Monday, October 5, 2015

Kata bunkai and confirmation bias

"In psychology and cognitive science, confirmation bias (or confirmatory bias) is a tendency to search for or interpret information in a way that confirms one's preconceptions, leading to statistical errors."

This is the definition of the confirmation bias according to Science Daily, and it's the biggest mistake I see in kata interpretation.

The very foundation of the scientific method is to try and prove your conclusions wrong, not to try and prove them right. According to Nassim Taleb in his book The Black Swan, you can have a thousand days of positive results and never prove yourself correct, but you only need one day of negative results to prove yourself wrong. I'm paraphrasing, but the gist is basically that it's easier to know that something is definitely wrong than definitely right.

I see people make this mistake with kata bunkai.
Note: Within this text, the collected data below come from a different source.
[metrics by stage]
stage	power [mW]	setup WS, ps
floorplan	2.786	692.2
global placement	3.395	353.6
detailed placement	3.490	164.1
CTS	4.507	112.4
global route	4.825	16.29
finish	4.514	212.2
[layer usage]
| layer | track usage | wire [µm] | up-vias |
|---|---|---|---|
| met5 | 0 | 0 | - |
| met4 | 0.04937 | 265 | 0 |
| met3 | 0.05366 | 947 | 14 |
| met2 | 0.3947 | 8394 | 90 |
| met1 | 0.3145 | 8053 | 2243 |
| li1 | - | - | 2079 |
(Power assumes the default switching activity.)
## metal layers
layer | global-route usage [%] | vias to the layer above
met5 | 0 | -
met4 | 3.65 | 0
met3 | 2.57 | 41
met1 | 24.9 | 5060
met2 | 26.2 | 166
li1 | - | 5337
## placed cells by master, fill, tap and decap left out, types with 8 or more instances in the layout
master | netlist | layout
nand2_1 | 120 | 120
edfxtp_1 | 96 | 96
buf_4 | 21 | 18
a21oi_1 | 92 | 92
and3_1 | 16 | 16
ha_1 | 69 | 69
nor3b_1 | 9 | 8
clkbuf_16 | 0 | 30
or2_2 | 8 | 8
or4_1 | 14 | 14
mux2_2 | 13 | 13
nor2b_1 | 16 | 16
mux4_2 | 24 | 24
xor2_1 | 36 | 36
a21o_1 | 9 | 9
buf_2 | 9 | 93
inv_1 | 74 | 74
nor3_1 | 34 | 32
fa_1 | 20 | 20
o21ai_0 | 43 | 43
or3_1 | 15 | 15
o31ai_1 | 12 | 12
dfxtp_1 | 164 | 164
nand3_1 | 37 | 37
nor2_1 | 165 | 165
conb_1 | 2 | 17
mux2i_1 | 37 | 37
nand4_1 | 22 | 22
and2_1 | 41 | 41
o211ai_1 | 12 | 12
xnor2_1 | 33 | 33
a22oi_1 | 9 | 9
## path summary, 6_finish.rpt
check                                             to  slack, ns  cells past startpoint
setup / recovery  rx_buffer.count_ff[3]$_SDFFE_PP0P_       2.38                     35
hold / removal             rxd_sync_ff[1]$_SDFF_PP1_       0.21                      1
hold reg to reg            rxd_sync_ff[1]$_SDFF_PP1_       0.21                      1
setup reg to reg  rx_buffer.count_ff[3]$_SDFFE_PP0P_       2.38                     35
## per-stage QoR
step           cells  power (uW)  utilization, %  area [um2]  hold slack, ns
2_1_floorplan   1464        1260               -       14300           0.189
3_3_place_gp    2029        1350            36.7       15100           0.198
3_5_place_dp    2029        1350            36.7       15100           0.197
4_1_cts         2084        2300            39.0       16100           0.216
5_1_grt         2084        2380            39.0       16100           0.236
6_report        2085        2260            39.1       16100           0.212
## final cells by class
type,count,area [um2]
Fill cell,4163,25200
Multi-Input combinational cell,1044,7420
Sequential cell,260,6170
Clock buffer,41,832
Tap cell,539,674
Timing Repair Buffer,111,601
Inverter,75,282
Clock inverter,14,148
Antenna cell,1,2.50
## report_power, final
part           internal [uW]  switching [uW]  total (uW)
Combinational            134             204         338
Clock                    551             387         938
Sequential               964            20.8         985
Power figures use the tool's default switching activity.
File: src/hw/lpnp_defs.svh
// Purpose: Offsets, field positions, reset values for the next page register block
// Assumes: Included by bare name; definitions only
// Notes:   Printed offsets are word indices; byte address is four times the index
`ifndef LPNP_DEFS_SVH
`define LPNP_DEFS_SVH

// Word indices of the registers
`define LPNP_IDX_NEXT_PAGE   8'h08
`define LPNP_IDX_CTRL_ONE    8'h09

// Reset values
`define LPNP_NEXT_PAGE_RST   16'h0000
`define LPNP_CTRL_ONE_RST    16'h0000

// Field positions in the received next page word
`define LPNP_BIT_NEXT_PAGE   15
`define LPNP_BIT_ACK         14
`define LPNP_BIT_MSG_PAGE    13
`define LPNP_BIT_ACK2        12
`define LPNP_BIT_TOGGLE      11
`define LPNP_CODE_MSB        10
`define LPNP_CODE_LSB        0

// Field position of the autorun control in control register one
`define LPNP_BIT_AUTORUN     8

// AXI response codes
`define LPNP_RESP_OKAY       2'h0
`define LPNP_RESP_SLVERR     2'h2

`endif

File: src/hw/lpnp_pkg.sv
// Purpose: Types shared by the next page register block
// Assumes: Field order matches the register layout, bit 15 first
// Notes:   Constants live in lpnp_defs.svh
package lpnp_pkg;

  // One received next page code word
  typedef struct packed {
    logic        next_page;
    logic        ack;
    logic        message_page;
    logic        ack2;
    logic        toggle;
    logic [10:0] code;
  } np_page_type;

  // Write-side handshake signals of the register bus
  typedef struct packed {
    logic awready;
    logic wready;
    logic bvalid;
    logic [1:0] bresp;
  } axil_wr_resp_type;

  // Read-side handshake signals of the register bus
  typedef struct packed {
    logic arready;
    logic rvalid;
    logic [1:0] rresp;
    logic [31:0] rdata;
  } axil_rd_resp_type;

endpackage
===== config.mk =====
export PLATFORM = sky130hd
export DESIGN_NAME = rxsts_regs
export DESIGN_NICKNAME = d
export VERILOG_FILES = /design/src/logic/rxsts_pkg.sv /design/src/logic/rxsts_regs.sv /design/src/logic/rxsts_port.sv
export SDC_FILE = /design/constraint.sdc
export NUM_CORES = 1
export LEC_CHECK = 0
export ABC_AREA = 0
export BUFFER_PORTS_ARGS = -buffer_cell sky130_fd_sc_hd__buf_2
export CAP_MARGIN = 10
export CORE_MARGIN = 2
export CORE_UTILIZATION = 35
export CTS_BUF_LIST = sky130_fd_sc_hd__clkbuf_8
export DETAILED_ROUTE_END_ITERATION = 10
export GPL_TIMING_DRIVEN = 0
export PLACE_DENSITY = 0.6
export SYNTH_ARGS = -nofsm -noshare
export SYNTH_HDL_FRONTEND = slang
export SYNTH_SLANG_ARGS = --single-unit

===== constraint.sdc =====
create_clock -name i_mclk -period 4.1 [get_ports i_mclk]
set_input_delay 0.41 -clock i_mclk [delete_from_list [all_inputs] [get_ports i_mclk]]
set_output_delay 0.41 -clock i_mclk [all_outputs]
set_load 0.1 [all_outputs]

===== src/logic/rxsts_pkg.sv =====
// register map, field positions and reset values of the receive-port status bank
//
// How it works
// RL1 - status one bit 6 shows selected read port
// RL2 - control channel crc error, clear on read
// RL3 - lock changed since last read, clear on read
// RL4 - control channel sequence error, clear on read
// RL5 - parity flag while count exceeds threshold
// RL6 - pass bit shows live pass indication
// RL7 - lock bit shows live receiver lock
// RL8 - line length unstable sticky until read
// RL9 - line length changed, clear on read
// RL10 - link encoder error, clear on read
// RL11 - host enables error counting, threshold above one
// RL12 - buffer overflow error, clear on read
// RL13 - csi error summarises csi detail status
// RL14 - cable fault when no link clock
// RL15 - line count changed, clear on read
// RL16 - integer mhz byte plus stable flag
// RL17 - port select bit chooses readback port
// RL18 - fractional frequency byte at next offset
// RL19 - event during clearing read is kept
`default_nettype none
package rxsts_pkg;
	localparam int          RXSTS_ADDR_W     = 8;
	localparam int          RXSTS_DATA_W     = 8;
	localparam logic [7:0]  RXSTS_ADDR_PSEL  = 8'h4c;
	localparam logic [7:0]  RXSTS_ADDR_STS1  = 8'h4d;
	localparam logic [7:0]  RXSTS_ADDR_STS2  = 8'h4e;
	localparam logic [7:0]  RXSTS_ADDR_FINT  = 8'h4f;
	localparam logic [7:0]  RXSTS_ADDR_FFRAC = 8'h50;
	localparam int          RXSTS_PSEL_BIT   = 4;
	// status one fields
	localparam int          S1_PORT_NUM      = 6;
	localparam int          S1_CRC_ERR       = 5;
	localparam int          S1_LOCK_CHG      = 4;
	localparam int          S1_SEQ_ERR       = 3;
	localparam int          S1_PARITY        = 2;
	localparam int          S1_PASS          = 1;
	localparam int          S1_LOCK          = 0;
	// status two fields
	localparam int          S2_LEN_UNSTABLE  = 7;
	localparam int          S2_LEN_CHG       = 6;
	localparam int          S2_ENC_ERR       = 5;
	localparam int          S2_BUF_ERR       = 4;
	localparam int          S2_CSI_ERR       = 3;
	localparam int          S2_FREQ_MEASURE_STABLE   = 2;
	localparam int          S2_CABLE_FAULT   = 1;
	localparam int          S2_LINE_COUNT_CHANGED  = 0;
	localparam logic [7:0]  RXSTS_RESET_VAL  = 8'h00;
	localparam logic [7:0]  RXSTS_UNMAPPED   = 8'h00;
	// sticky flags per port, in this order
	localparam int          RXSTS_NFLAGS     = 8;
	localparam int          F_CRC            = 0;
	localparam int          F_LOCKCHG        = 1;
	localparam int          F_SEQ            = 2;
	localparam int          F_LENUNST        = 3;
	localparam int          F_LENCHG         = 4;
	localparam int          F_ENC            = 5;
	localparam int          F_BUF            = 6;
	localparam int          F_CNTCHG         = 7;
endpackage
`default_nettype wire


===== src/logic/rxsts_regs.sv =====
// dual receive-port status register bank read over the local register port
`default_nettype none
module rxsts_regs #(
	parameter int NPORTS = 2
) (
	input  wire logic        i_mclk,
	input  wire logic        i_resetn,
	// register port: one-cycle strobes, read data registered
	input  wire logic [7:0]  i_addr,
	input  wire logic        i_rd,
	input  wire logic        i_wr,
	input  wire logic [7:0]  i_wdata,
	output logic      [7:0]  o_rdata,
	// receiver status, per port bit 0 and bit 1 (pins, synchronised here)
	input  wire logic [1:0]  i_lock,
	input  wire logic [1:0]  i_pass,
	input  wire logic [1:0]  i_parity_over,
	input  wire logic [1:0]  i_csi_err,
	input  wire logic [1:0]  i_cable_fault,
	input  wire logic [1:0]  i_freq_measure_stable,
	// one-cycle event pulses from same-clock receiver logic
	input  wire logic [1:0]  i_crc_err_evt,
	input  wire logic [1:0]  i_seq_err_evt,
	input  wire logic [1:0]  i_len_unstable_evt,
	input  wire logic [1:0]  i_len_chg_evt,
	input  wire logic [1:0]  i_enc_err_evt,
	input  wire logic [1:0]  i_buf_ovf_evt,
	input  wire logic [1:0]  i_cnt_chg_evt,
	// measured frequency, same clock
	input  wire logic [15:0] i_freq0,
	input  wire logic [15:0] i_freq1,
	output logic             o_read_port
);
	initial
	begin
		if (NPORTS != 2)
			$error("rxsts_regs serves exactly two ports");
	end

	localparam int NLIVE = 6;

	logic [NLIVE*2-1:0] live_meta_reg;
	logic [NLIVE*2-1:0] live_sync_reg;
	logic               psel_reg;
	logic [7:0]         rdata_reg;
	logic [7:0]         rdata_next;

	// live levels come from outside the clock, two flops first
	always_ff @(posedge i_mclk or negedge i_resetn)
	begin
		if (!i_resetn)
		begin
			live_meta_reg <= '0;
			live_sync_reg <= '0;
		end
		else
		begin
			live_meta_reg <= {i_lock, i_pass, i_parity_over, i_csi_err, i_cable_fault, i_freq_measure_stable};
			live_sync_reg <= live_meta_reg;
		end
	end

	wire [1:0] lock_s   = live_sync_reg[11:10];
	wire [1:0] pass_s   = live_sync_reg[9:8];
	wire [1:0] par_s    = live_sync_reg[7:6];
	wire [1:0] csi_s    = live_sync_reg[5:4];
	wire [1:0] cable_s  = live_sync_reg[3:2];
	wire [1:0] stable_s = live_sync_reg[1:0];

	// decode
	wire rd_psel  = i_rd && (i_addr == rxsts_pkg::RXSTS_ADDR_PSEL);
	wire rd_sts1  = i_rd && (i_addr == rxsts_pkg::RXSTS_ADDR_STS1);
	wire rd_sts2  = i_rd && (i_addr == rxsts_pkg::RXSTS_ADDR_STS2);
	wire rd_fint  = i_rd && (i_addr == rxsts_pkg::RXSTS_ADDR_FINT);
	wire rd_ffrac = i_rd && (i_addr == rxsts_pkg::RXSTS_ADDR_FFRAC);
	wire rd_other = i_rd && !(rd_psel || rd_sts1 || rd_sts2 || rd_fint || rd_ffrac);
	wire wr_psel  = i_wr && (i_addr == rxsts_pkg::RXSTS_ADDR_PSEL);

	// port select; other select bits not modelled here
	always_ff @(posedge i_mclk or negedge i_resetn)
	begin
		if (!i_resetn)
			psel_reg <= 1'b0;
		else if (wr_psel)
			psel_reg <= i_wdata[rxsts_pkg::RXSTS_PSEL_BIT]; // see RL17
	end

	assign o_read_port = psel_reg;

	logic [7:0] flags [2];
	logic [7:0] evts  [2];

	genvar gp;
	generate
		for (gp = 0; gp < 2; gp++)
		begin : g_port
			logic sel_here;
			assign sel_here = (psel_reg == 1'(gp));
			assign evts[gp][rxsts_pkg::F_CRC]     = i_crc_err_evt[gp];      // see RL2
			assign evts[gp][rxsts_pkg::F_LOCKCHG] = 1'b0;
			assign evts[gp][rxsts_pkg::F_SEQ]     = i_seq_err_evt[gp];      // see RL4
			assign evts[gp][rxsts_pkg::F_LENUNST] = i_len_unstable_evt[gp]; // see RL8
			assign evts[gp][rxsts_pkg::F_LENCHG]  = i_len_chg_evt[gp];      // see RL9
			assign evts[gp][rxsts_pkg::F_ENC]     = i_enc_err_evt[gp];      // see RL10
			assign evts[gp][rxsts_pkg::F_BUF]     = i_buf_ovf_evt[gp];      // see RL12
			assign evts[gp][rxsts_pkg::F_CNTCHG]  = i_cnt_chg_evt[gp];      // see RL15
			// only the selected port's copy is cleared by a read
			rxsts_port u_port (
				.i_mclk     (i_mclk),
				.i_resetn   (i_resetn),
				.i_events   (evts[gp]),
				.i_lock     (lock_s[gp]),
				.i_clr_sts1 (rd_sts1 && sel_here),
				.i_clr_sts2 (rd_sts2 && sel_here),
				.o_flags    (flags[gp])
			);
		end
	endgenerate

	wire [7:0]  fl  = flags[psel_reg];
	wire [15:0] frq = psel_reg ? i_freq1 : i_freq0; // see RL17

	wire [7:0] sts1_val = {1'b0,
		psel_reg,                          // see RL1
		fl[rxsts_pkg::F_CRC],
		fl[rxsts_pkg::F_LOCKCHG],
		fl[rxsts_pkg::F_SEQ],
		par_s[psel_reg],                   // see RL5
		pass_s[psel_reg],                  // see RL6
		lock_s[psel_reg]};                 // see RL7

	wire [7:0] sts2_val = {fl[rxsts_pkg::F_LENUNST],
		fl[rxsts_pkg::F_LENCHG],
		fl[rxsts_pkg::F_ENC],              // relies on host error counting setup, see RL11
		fl[rxsts_pkg::F_BUF],
		csi_s[psel_reg],                   // see RL13
		stable_s[psel_reg],                // see RL16
		cable_s[psel_reg],                 // see RL14
		fl[rxsts_pkg::F_CNTCHG]};

	wire [7:0] psel_val = {3'b000, psel_reg, 4'h0};

	always_comb
	begin
		rdata_next = rdata_reg;
		if (rd_psel)
			rdata_next = psel_val;
		else if (rd_sts1)
			rdata_next = sts1_val;
		else if (rd_sts2)
			rdata_next = sts2_val;
		else if (rd_fint)
			rdata_next = frq[15:8];            // see RL16
		else if (rd_ffrac)
			rdata_next = frq[7:0];             // see RL18
		else if (i_rd)
			rdata_next = rxsts_pkg::RXSTS_UNMAPPED;
	end

	always_ff @(posedge i_mclk or negedge i_resetn)
	begin
		if (!i_resetn)
			rdata_reg <= rxsts_pkg::RXSTS_RESET_VAL;
		else
			rdata_reg <= rdata_next;
	end

	assign o_rdata = rdata_reg;
endmodule
`default_nettype wire


===== src/logic/rxsts_port.sv =====
// per-port status copy: sticky clear-on-read flags and lock history
`default_nettype none
module rxsts_port (
	input  wire logic        i_mclk,
	input  wire logic        i_resetn,
	input  wire logic [7:0]  i_events,
	input  wire logic        i_lock,
	input  wire logic        i_clr_sts1,
	input  wire logic        i_clr_sts2,
	output logic      [7:0]  o_flags
);
	logic [7:0] flags_reg;
	logic [7:0] flags_next;
	logic [7:0] clr_mask;
	logic       lock_at_read_reg;
	logic       lock_prev_reg;
	logic       lock_ref;
	logic       lock_diff;

	// a read re-bases on last cycle's lock, which the returned bit already covers,
	// so a change landing in the read cycle itself stays flagged   // see RL19
	assign lock_ref  = i_clr_sts1 ? lock_prev_reg : lock_at_read_reg;
	assign lock_diff = i_lock ^ lock_ref;

	assign clr_mask[rxsts_pkg::F_CRC]     = i_clr_sts1;
	assign clr_mask[rxsts_pkg::F_LOCKCHG] = i_clr_sts1;
	assign clr_mask[rxsts_pkg::F_SEQ]     = i_clr_sts1;
	assign clr_mask[rxsts_pkg::F_LENUNST] = i_clr_sts2;
	assign clr_mask[rxsts_pkg::F_LENCHG]  = i_clr_sts2;
	assign clr_mask[rxsts_pkg::F_ENC]     = i_clr_sts2;
	assign clr_mask[rxsts_pkg::F_BUF]     = i_clr_sts2;
	assign clr_mask[rxsts_pkg::F_CNTCHG]  = i_clr_sts2;

	// set beats clear so an event in the read cycle shows next read   // see RL19
	always_comb
	begin
		flags_next = (flags_reg & ~clr_mask) | i_events;
		flags_next[rxsts_pkg::F_LOCKCHG] = lock_diff | (flags_reg[rxsts_pkg::F_LOCKCHG] & ~i_clr_sts1); // see RL3
	end

	always_ff @(posedge i_mclk or negedge i_resetn)
	begin
		if (!i_resetn)
		begin
			flags_reg        <= rxsts_pkg::RXSTS_RESET_VAL;
			lock_at_read_reg <= 1'b0;
			lock_prev_reg    <= 1'b0;
		end
		else
		begin
			flags_reg        <= flags_next;
			lock_prev_reg    <= i_lock;
			lock_at_read_reg <= lock_ref; // see RL3
		end
	end

	assign o_flags = flags_reg;
endmodule
`default_nettype wire


# == Yosys cells after proc, flatten, opt, wreduce, memory -nomap -nowiden ==
# Index checks and enable logic that the tools add are counted.
# totals
register_bits,53
input_bits,78
word_cells,68
# classes
magnitude_cmp,2
eq_ne,5
n_mux,24
bitwise,16
reduce_logical,11
# ops
operator,count
$mux 8,9
$eq 8x7->1 const B,5
$and 8x8->8,2
$mux 16,1
$not 8->8,2
$or 8x8->8,2
$mux 1,14
$logic_and 1x1->1,10
$reduce_bool 6->1,1
$not 1->1,3
$and 1x1->1,2
$ge 2x2->1 const B,1
$lt 1x2->1 const B,1
$not 1->2,1
$or 1x1->1,2
$xor 1x1->1,2

# == Depth between registers and ports, before layout ==
# depth
ltp_word,7
mapped_depth,6

# == Modules after synthesis ==
# From an unflattened synthesis, not the netlist that was laid out.
# unflattened
cells_unflattened,197
area_unflattened_um2,2416.1
# by_module_without_submodules
module,n_inst,cells_each,area_each_um2,seq_area_each_um2
rxsts_regs,1,149,1715.4,825.8
rxsts_port,2,24,350.3,250.2

# == Least setup slack after synthesis ==
# OpenSTA, ideal clock, no wires.
# synth_timing
kind,reg2reg
from,"register psel_reg, in the netlist o_read_port"
to,"register rdata_reg[2], in the netlist o_rdata[2]"
arrival_time_ps,2088
t_required_ps,3959
path_slack_ps,1871
stages_incl_launch_ff,6
n_path_buf,2
path_cell_list,dfrtp_1 > buf_2 > buf_2 > mux2_2 > a21oi_1 > a221oi_1
# synth_via
elab_chain_cells,6
word_cells_on_any_way,10
# synth_lines
element,line,source
start: declaration,rxsts_regs.sv:44,logic psel_reg;
start signal: assignment,rxsts_regs.sv:85,psel_reg <= i_wdata[rxsts_pkg::RXSTS_PSEL_BIT];
$mux 16,rxsts_regs.sv:121,wire [15:0] frq = psel_reg ? i_freq1 : i_freq0;
$mux 8,rxsts_regs.sv:154,else if (rd_ffrac)
$mux 8,rxsts_regs.sv:152,else if (rd_fint)
$mux 8,rxsts_regs.sv:150,else if (rd_sts2)
$mux 8 *,rxsts_regs.sv:148,else if (rd_sts1)
$mux 8 *,rxsts_regs.sv:146,if (rd_psel)
end signal: assignment,rxsts_regs.sv:163,rdata_reg <= rxsts_pkg::RXSTS_RESET_VAL;
end signal: assignment,rxsts_regs.sv:165,rdata_reg <= rdata_next;
end: declaration,rxsts_regs.sv:45,logic [7:0] rdata_reg;
# Every way passes the cells marked *; elsewhere a longest branch is shown, timed or not. The select of a mux whose other input is x is not followed.
# A chain may end at the register's enable or synchronous reset.

# == Final worst setup path ==
# layout_timing
from,"register psel_reg, in the netlist o_read_port"
to,"register rdata_reg[5], in the netlist o_rdata[5]"
# layout_via
elab_chain_cells,7
word_cells_on_any_way,10
# layout_lines
element,line,source
$not 1->2 (implied by the code),rxsts_regs.sv:120,wire [7:0] fl = flags[psel_reg];
$mux 8 (implied by the code) (3 in a row),rxsts_regs.sv:120,
$mux 8,rxsts_regs.sv:150,
$mux 8 *,rxsts_regs.sv:148,
$mux 8 *,rxsts_regs.sv:146,
# Marked as above.

==> results_dict.tcl <==
set metrics [dict create \
    result_of_the_run "completed" \
    critical_path_peak_fanout 10 \
    worst_slew_pin_slew_ps 692 \
    grt-ovfl-total 0 \
    synth_flop_cell "sky130_fd_sc_hd__dfrtp_1" \
    number_of_buffers_created_by_cts 5 \
    swShare 0.281 \
    drt_drc_violations_left 0 \
    drive_above_1_share 0.394 \
    post-cts-setup-buffers 0 \
    intPower_mw 0.736 \
    finalMaxSlewViolations 0 \
    synth_seq_area_share 0.547 \
    post_synth_cell_types 43 \
    detail_route.wl_per_cell_um 15.9 \
    clkTransAtPathRegs_ps 100 \
    boundaryPins 87 \
    most_area_consuming_cells_after_synthesis "sky130_fd_sc_hd__dfrtp_1 (55%), sky130_fd_sc_hd__mux2i_1 (7.4%), sky130_fd_sc_hd__mux2_2 (5.1%)" \
    dp_slack_ps 2050 \
    via_per_inst 5.14 \
    cp.arrival_ps 2090 \
    synth_top_area_cell "sky130_fd_sc_hd__dfrtp_1" \
    hold_buffers 0 \
    seqPwrFrac 0.536 \
    synth.ff_latch_count 53 \
    insertedDiodeCount 0 \
    die_h_um 87.2 \
    synth-warning-count 0 \
    total_switching_power_mw 0.287 \
    globalRouteTotalUtil 0.162 \
    die_area_sq_mm 0.00761 \
    vias 1886 \
    power.combinational.fraction 0.150 \
    drt_pass1_iterations 4 \
    cts.sink_count 53 \
    finished_layout_cells 367 \
    cell_at_the_root_of_the_clock_tree "sky130_fd_sc_hd__clkbuf_8" \
    min_period_over_period 0.458 \
    rsz_0062_raised_after_global_routing "no" \
    synth.cell_area_sq_mm 0.00242 \
    fp.coreArea_sq_mm 0.00676 \
    totalPowerFinal_mw 1.02 \
    vias_in_the_first_global_route 1887 \
    p_leak_nw 1.26 \
    port_buffers 79 \
    fin_tns_setup_ps 0 \
    cp-end-kind "flop" \
    share_of_synthesized_registers_carrying_an_async_set_or_reset 1.00 \
    cts_repair_resize_count 0 \
    ant_nets 0 \
    report.final.setup_viol 0 \
    rows 30 \
    worst_slack_ps 2220 \
    pwr_density_cell_mw_per_mm2 337 \
    proportion_of_power_drawn_by_the_clock_network 0.314 \
    grt_pass1_wl_um 9340 \
    dp_cells 358 \
    hold_path.class "input pin to asynchronous set/reset pin" \
    chipWidth_um 87.2 \
    routed_wirelength_um 5820 \
    globalplace.congestion 0.910 \
    synth_nets 277 \
    number_of_synthesized_flops_with_an_enable_pin 0 \
    cap_viol_max_count 0 \
    grt_start_max_net_pins 54 \
    htreeDepth 2 \
    post_synth_inst_count 199 \
    synthDominantCellAreaShare 0.547 \
    finalCriticalPeriod_ps 1880 \
    setup.worst_path.start_class "flop" \
    post-route-cell-area_sq_mm 0.00304 \
    number_of_antenna_violations_at_the_first_check_in_global_routing 0 \
    cell_with_the_most_instances_after_synthesis "sky130_fd_sc_hd__dfrtp_1" \
    setup_skew_ps 3.81 \
    largest_reg_flops 16 \
    crit_required_ps 4310 \
    tritoncts "built" \
    placed_area_sq_mm 0.00292 \
    slew-limit-headroom 0.536 \
    clock.fmax_mhz 532 \
    area_growth_syn_to_layout_pct 25.4 \
    syn_area_per_cell_sq_um 12.2 \
    vdd.ir_drop.worst_mv 0.230 \
    cts_buffer_depth 2 \
    hold_violations 0 \
    drt_iter0_drc 91 \
    insertion_delay_ps 310 \
    final_net_count 364 \
    synth_top_cells_by_count "sky130_fd_sc_hd__dfrtp_1 (53), sky130_fd_sc_hd__mux2i_1 (18), sky130_fd_sc_hd__a21o_1 (14), sky130_fd_sc_hd__mux2_2 (11)" \
    worst-setup-path-type "flop to flop" \
    detailed_place_hpwl_um 4310 \
    floorplan.initialDensity 0.359 \
]
## per-layer routing
layer | global-route usage | routed length, um | up-vias
li1 | - | - | 909
met1 | 0.228 | 2610 | 901
met2 | 0.249 | 2730 | 68
met3 | 0.0427 | 390 | 8
met4 | 0.0462 | 93 | 0
met5 | 0 | 0 | -
## final timing paths
path                                                     to             start  cells past startpoint  slack, ps
worst max-delay path                             o_rdata[5]       o_read_port                      6       2220
worst min-delay path            g_port[1].u_port.o_flags[4]          i_resetn                      1         20
worst max register to register                   o_rdata[5]       o_read_port                      6       2220
worst min register to register             live_sync_reg[3]  live_meta_reg[3]                      0        360
max in group asynchronous                        o_rdata[4]          i_resetn                      2       3550
min in group i_mclk                        live_meta_reg[9]         i_pass[1]                      1        190
## cell families after synthesis
kind of cell	count (synthesis)	share of synthesized area
AO/OA/AOI/OAI	47	0.140
XOR/XNOR	4	0.0145
buffers and inverters	14	0.0268
flip-flops	53	0.547
multiplexers	34	0.149
AND/OR/NAND/NOR	47	0.123
## worst max-delay path, stage by stage, from the launching register on
cell	delay [ps]
sky130_fd_sc_hd__dfrtp_1	390
sky130_fd_sc_hd__buf_2	290
sky130_fd_sc_hd__buf_2	400
sky130_fd_sc_hd__mux2i_1	180
sky130_fd_sc_hd__nor2_1	120
sky130_fd_sc_hd__o22ai_1	80
sky130_fd_sc_hd__o41ai_1	310
## cells in the final DEF, fill, tap and decap left out, drive strengths merged, types with 3 or more instances in the layout
cell,instances
o21ai,3
mux2i,18
dfrtp,53
mux2,16
clkbuf,11
a221oi,4
inv,4
buf,86
a21oi,6
nand2,5
o221ai,4
nand2b,4
nor3,15
nor2,10
a21o,14
a211oi,7
## power by group through the flow
stage,Sequential [mW],Clock [mW],Combinational (mW)
CTS,0.549,0.327,0.153
floorplan,0.593,0,0.0499
finish,0.549,0.322,0.153
detailed placement,0.559,0,0.152
global placement,0.559,0,0.151
global route,0.551,0.355,0.167
## through the flow
stage	hold WS, ps	util
6_report	20.7	0.450
5_1_grt	40.0	0.450
4_1_cts	186	0.447
3_5_place_dp	335	0.432
3_3_place_gp	332	0.432
2_1_floorplan	114	-
## final cells by class
type	count	area, sq um
clock inverter	2	17.5
fill	669	3720
inverter	3	11.3
sequential	53	1330
buffer	11	53.8
timing repair buffer	80	415
clock buffer	6	82.6
tap	80	100
multi-input combinational	132	1030
No activity file was read; power rests on OpenSTA's default activity.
It's the easiest thing in the world to string together movements and call them bunkai if you never actually test them. Most of the time the reason these interpretations are wrong is because people have two hands, and they usually don't wait patiently for you to apply your super technique to one arm and do nothing with the other.

The point is there might not be any "correct" bunkai, but there definitely is incorrect bunkai.

A good technique should: protect you from harm, give you better positioning, disadvantage the opponent, prevent the opponent from attacking and most favorably end the conflict. This includes escape, evasion and deescalation.

At the very least the technique should protect you from harm and give you better positioning.